> **TASK**
From the data below, repeat exactly the lines from the line with "sky130_fd_sc_hd__inv_1: 36 / 0.0016" to the line with "sky130_fd_sc_hd__inv_6 | 0 | 2", both included.

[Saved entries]
[Start of section]

**src/design/gn2d_ram.sv**
```systemverilog
// Generic single-write, single-read RAM with registered read data.
// No dependencies.
module gn2d_ram #(
  parameter int WIDTH = 8,
  parameter int DEPTH = 256
) (
  input  logic                     clk,
  input  logic                     we,
  input  logic [$clog2(DEPTH)-1:0] waddr,
  input  logic [WIDTH-1:0]         wdata,
  input  logic                     re,
  input  logic [$clog2(DEPTH)-1:0] raddr,
  output logic [WIDTH-1:0]         rdata
);

  logic [WIDTH-1:0] mem [DEPTH];

  always_ff @(posedge clk) begin
    if (we) begin
      mem[waddr] <= wdata;
    end
    if (re) begin
      rdata <= mem[raddr];
    end
  end

endmodule

```
**config.mk**
```make
export PLATFORM = sky130hd
export DESIGN_NAME = gn2d_ram
export DESIGN_NICKNAME = d
export VERILOG_FILES = /design/src/design/gn2d_ram.sv
export SDC_FILE = /design/constraint.sdc
export NUM_CORES = 2
export LEC_CHECK = 0
export ABC_AREA = 1
export BUFFER_PORTS_ARGS = -buffer_cell sky130_fd_sc_hd__buf_2
export CAP_MARGIN = 0
export CORE_AREA = 2 2 331 398
export CTS_BUF_LIST = sky130_fd_sc_hd__clkbuf_8
export DETAILED_ROUTE_END_ITERATION = 10
export DIE_AREA = 0 0 333 400
export PLACE_DENSITY_LB_ADDON = 0.08
export SYNTH_ARGS = -nofsm -noshare
export SYNTH_HDL_FRONTEND = slang
export SYNTH_SLANG_ARGS = --single-unit
```
**constraint.sdc**
```tcl
create_clock -name clk -period 4.6 [get_ports clk]
set_clock_uncertainty 0.1 [all_clocks]
set_input_delay 0.46 -clock clk [delete_from_list [all_inputs] [get_ports clk]]
set_output_delay 0.46 -clock clk [all_outputs]
set_load 0.005 [all_outputs]
```
==> summary by stage <==
STA
The ratio of final minimum period to clock period is 0.5768. The count of final hold-check violations is 0. The minimum hold slack is 0.1900 ns.

The number of max-slew violations in the final report is 0. Setup repair after global routing left no endpoint under its margin. After routing, the total negative slack on setup checks comes to 0 ns.

In this run the tightest slew margin relative to its limit is 0.2226. The achievable frequency is 0.3769 GHz. The actual slew at the worst max-slew pin is 1.163 ns. The final number of setup-violating endpoints is 0. The final period demand of the worst path is 2.653 ns.

Global routing
The number of antenna violations at the first check in global routing is 11. For this run, the total global-route usage over all layers was measured as 0.3341. The number of global-route vias before repair came to 53430. The final global-route overflow total is 0.

The global-route wire length before repair is 330900 um. The pin count of the biggest net entering global routing is 170.

Power
The power density normalized to cell area is 402.4 mW/mm^2. After layout, the design draws a total of 0.03638 W. The share of total power dissipated in combinational logic is 0.064. The internal portion of the total power is 0.02785 W. The switching component of the power is 0.008535 W. The static power due to leakage is 31.77 nW. Of the total power, the share spent switching nets is 0.2346. The clock group share of total power is 0.367. The share of total power dissipated in sequential elements is 0.568. VDD sags by at most 0.2658 mV.

Logic synthesis
The mean post-synth cell area is 11.92 um^2. Of the synthesized area, sequential elements account for 0.7396. After technology mapping, the gate count stands at 7003. The count of cell types in the netlist is 13. During synthesis, Yosys emitted a total of 0 warnings. The number of nets produced by synthesis is 7030. The number of synthesized register bits is 2056. The summed instance area of the synthesized netlist is 0.08348 mm^2.

Setup path
The nature of the critical path startpoint is an input port. The kind of critical path is input port to flop. Together, buffers and inverters on the worst path number 3. For flop-to-flop paths, the worst setup slack is 2.33 ns.

The most prevalent standard cell on the critical path is sky130_fd_sc_hd__nand3_1. The signal on the critical path passes through buf_8 -> inv_8 -> buf_12 -> nand3_1 -> nand3_1 -> nand3_1 -> nand3_1 -> nand3_1 -> nand3_1 -> nand2_1 -> nand2_1 -> nand2_1. On the critical path, the stage with the largest delay is an instance of sky130_fd_sc_hd__inv_8. The data arrival time of the critical path is 3.31 ns. The endpoint type of the worst setup path is a flop. STA puts the critical path data required time at 5.26 ns. The peak fanout along the critical path is 74. The family with the most delay on the worst path is simple AND/OR/NAND/NOR gates. On the worst path, the slowest cell contributes a delay of 0.52 ns.

Final layout
At the end of the flow, the number of nets in the layout was 7046. Compared with the post-synthesis result, the final layout area differs by 8.313%. Of the cells placed in the final design, the portion with a size suffix greater than 1 is 0.07299. Measured on the finished design, the core utilization comes to 0.6980.

Detailed routing
After detailed routing, the number of remaining DRC violations is 0. Wires add up to 222000 um. The wire length per cell is 24.87 um. The number of nets still failing antenna checks after routing is 0. The routed layout has 55360 vias. The via-per-instance ratio is 6.200. The first-pass detailed-route iteration total is 6. After the first detailed-routing iteration, the DRC count stood at 7154.

Placed design
Buffers placed on the I/O ports in this run total 34. The detailed-placement wirelength estimate is 125500 um. At the end of routability-driven placement, the weighted congestion stood at 0.8731.

Clock tree
The number of buffers between clock root and the deepest sink is 4. Counting the buffers created by CTS gives 321. The clock transition at the registers of the reported paths is 0.06 ns.

Post-CTS timing repair inserted 0 buffers for setup. The tree is rooted in a sky130_fd_sc_hd__clkbuf_8. The clock drives 2056 sinks. TritonCTS built the clock tree.

The deepest level of the CTS H-tree is 5. The clock reaches the later pin of the worst-skew pair after 1.02 ns.

Floorplan
The initial utilization of the core area, before any placement, comes to 0.6444. The floorplan step defined a die boundary enclosing 0.1332 mm^2. The number of primary I/O pins is 35. After floorplanning, the core was divided into 145 placement rows. The die is 333 um wide. The overall die height is 400 um.

The area of the placeable core is 0.1295 mm^2.

Job
The count of maximum capacitance violations is 0.

Min path
The path class of the tightest hold or removal check is input port to flop.

Run status
The flow ran to the end, and the final reports show no timing, DRC or antenna violations.
stage by stage:
| stage | instance area (um^2) | std cells | setup WS, ns |
|---|---|---|---|
| floorplan | 83480 | 7003 | 2.549 |
| global placement | 84920 | 8376 | 1.054 |
| detailed placement | 84920 | 8376 | 1.040 |
| CTS | 90400 | 8924 | 2.124 |
| global route | 90410 | 8927 | 1.971 |
| finish | 90420 | 8929 | 1.947 |
repair_timing:
action / CTS / global route
resized for setup: 0 / 0
endpoints found under the hold margin: 711 / 0
hold buffers: 10 / 0
power by group through the flow:
| stage | logic (W) | clock network [W] | registers, W |
|---|---|---|---|
| floorplan | 0.00127 | 0 | 0.0211 |
| global placement | 0.00225 | 0 | 0.0211 |
| detailed placement | 0.00229 | 0 | 0.0211 |
| CTS | 0.00230 | 0.0135 | 0.0207 |
| global route | 0.00250 | 0.0143 | 0.0207 |
| finish | 0.00233 | 0.0134 | 0.0207 |
final timing paths:
check	startpoint	to	cells past startpoint
worst max-delay path	raddr[1]	rdata[3]	12
worst min-delay path	waddr[0]	mem[144][2]	6
worst max register to register	mem[249][4]	rdata[4]	10
worst min register to register	mem[18][3]	rdata[3]	10
per-layer routing:
metal / part of all wire / routed length, um / up-vias / track usage
met5: 0.00050 / 111 / - / 0
met4: 0.038 / 8369 / 16 / 0.1324
met3: 0.11 / 24340 / 514 / 0.07055
met2: 0.47 / 104900 / 3193 / 0.5271
met1: 0.38 / 84280 / 26740 / 0.4621
li1: - / - / 24900 / -
cells by family (layout without fill, tap and decap cells):
logic type             count (synthesis)  count (layout)  share of synthesized area
buffers and inverters                522             753                    0.03116
AND/OR/NAND/NOR                     4425            4425                     0.2292
other                                  0               5                          0
flip-flops                          2056            2056                     0.7396
synthesized netlist by cell type:
library cell / instances / area share
sky130_fd_sc_hd__buf_1: 40 / 0.0018
sky130_fd_sc_hd__buf_2: 268 / 0.016
sky130_fd_sc_hd__buf_4: 46 / 0.0041
sky130_fd_sc_hd__buf_6: 16 / 0.0022
sky130_fd_sc_hd__buf_8: 1 / 0.00018
sky130_fd_sc_hd__clkbuf_1: 112 / 0.0050
sky130_fd_sc_hd__edfxtp_1: 2056 / 0.74
sky130_fd_sc_hd__inv_1: 36 / 0.0016
sky130_fd_sc_hd__inv_2: 2 / 0.000090
sky130_fd_sc_hd__inv_4: 1 / 0.000075
sky130_fd_sc_hd__nand2_1: 2123 / 0.095
sky130_fd_sc_hd__nand3_1: 2019 / 0.12
sky130_fd_sc_hd__nor2_1: 283 / 0.013
sequential cells by signal (all words and copies together) (netlist names):
| signal | flops |
|---|---|
| mem | 2048 |
| rdata | 8 |
cell usage in the layout (no fill, tap or decap), types with 2 or more instances in the layout:
cell | synthesis | final
sky130_fd_sc_hd__buf_4 | 46 | 95
sky130_fd_sc_hd__inv_1 | 36 | 141
sky130_fd_sc_hd__buf_2 | 268 | 22
sky130_fd_sc_hd__edfxtp_1 | 2056 | 2056
sky130_fd_sc_hd__diode_2 | 0 | 5
sky130_fd_sc_hd__buf_12 | 0 | 38
sky130_fd_sc_hd__clkinv_1 | 0 | 75
sky130_fd_sc_hd__clkbuf_8 | 0 | 329
sky130_fd_sc_hd__nor2_1 | 283 | 283
sky130_fd_sc_hd__nand3_1 | 2019 | 2019
sky130_fd_sc_hd__inv_6 | 0 | 2
sky130_fd_sc_hd__dlygate4sd3_1 | 0 | 10
sky130_fd_sc_hd__clkinv_2 | 0 | 23
sky130_fd_sc_hd__buf_8 | 1 | 11
sky130_fd_sc_hd__nand2_1 | 2123 | 2122
sky130_fd_sc_hd__inv_8 | 0 | 2
tightest hold or removal path, stage by stage:
cell and delay [ns]:
sky130_fd_sc_hd__buf_2 0.10, sky130_fd_sc_hd__nor2_1 0.04, sky130_fd_sc_hd__inv_1 0.10, sky130_fd_sc_hd__nor2_1 0.07
sky130_fd_sc_hd__inv_1 0.11, sky130_fd_sc_hd__nor2_1 0.19
layout make-up:
type	count	area (um^2)
sequential	2056	61740
fill	9183	39120
multi-input combinational	4425	19140
clock buffer	329	4528
tap	1690	2115
timing repair buffer	176	1849
clock inverter	209	853.3
inverter	39	180.2
antenna	5	12.51
(Power assumes the default switching activity.)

[End of section]

> **ANSWER FOR THIS EXERCISE**
sky130_fd_sc_hd__inv_1: 36 / 0.0016
sky130_fd_sc_hd__inv_2: 2 / 0.000090
sky130_fd_sc_hd__inv_4: 1 / 0.000075
sky130_fd_sc_hd__nand2_1: 2123 / 0.095
sky130_fd_sc_hd__nand3_1: 2019 / 0.12
sky130_fd_sc_hd__nor2_1: 283 / 0.013
sequential cells by signal (all words and copies together) (netlist names):
| signal | flops |
|---|---|
| mem | 2048 |
| rdata | 8 |
cell usage in the layout (no fill, tap or decap), types with 2 or more instances in the layout:
cell | synthesis | final
sky130_fd_sc_hd__buf_4 | 46 | 95
sky130_fd_sc_hd__inv_1 | 36 | 141
sky130_fd_sc_hd__buf_2 | 268 | 22
sky130_fd_sc_hd__edfxtp_1 | 2056 | 2056
sky130_fd_sc_hd__diode_2 | 0 | 5
sky130_fd_sc_hd__buf_12 | 0 | 38
sky130_fd_sc_hd__clkinv_1 | 0 | 75
sky130_fd_sc_hd__clkbuf_8 | 0 | 329
sky130_fd_sc_hd__nor2_1 | 283 | 283
sky130_fd_sc_hd__nand3_1 | 2019 | 2019
sky130_fd_sc_hd__inv_6 | 0 | 2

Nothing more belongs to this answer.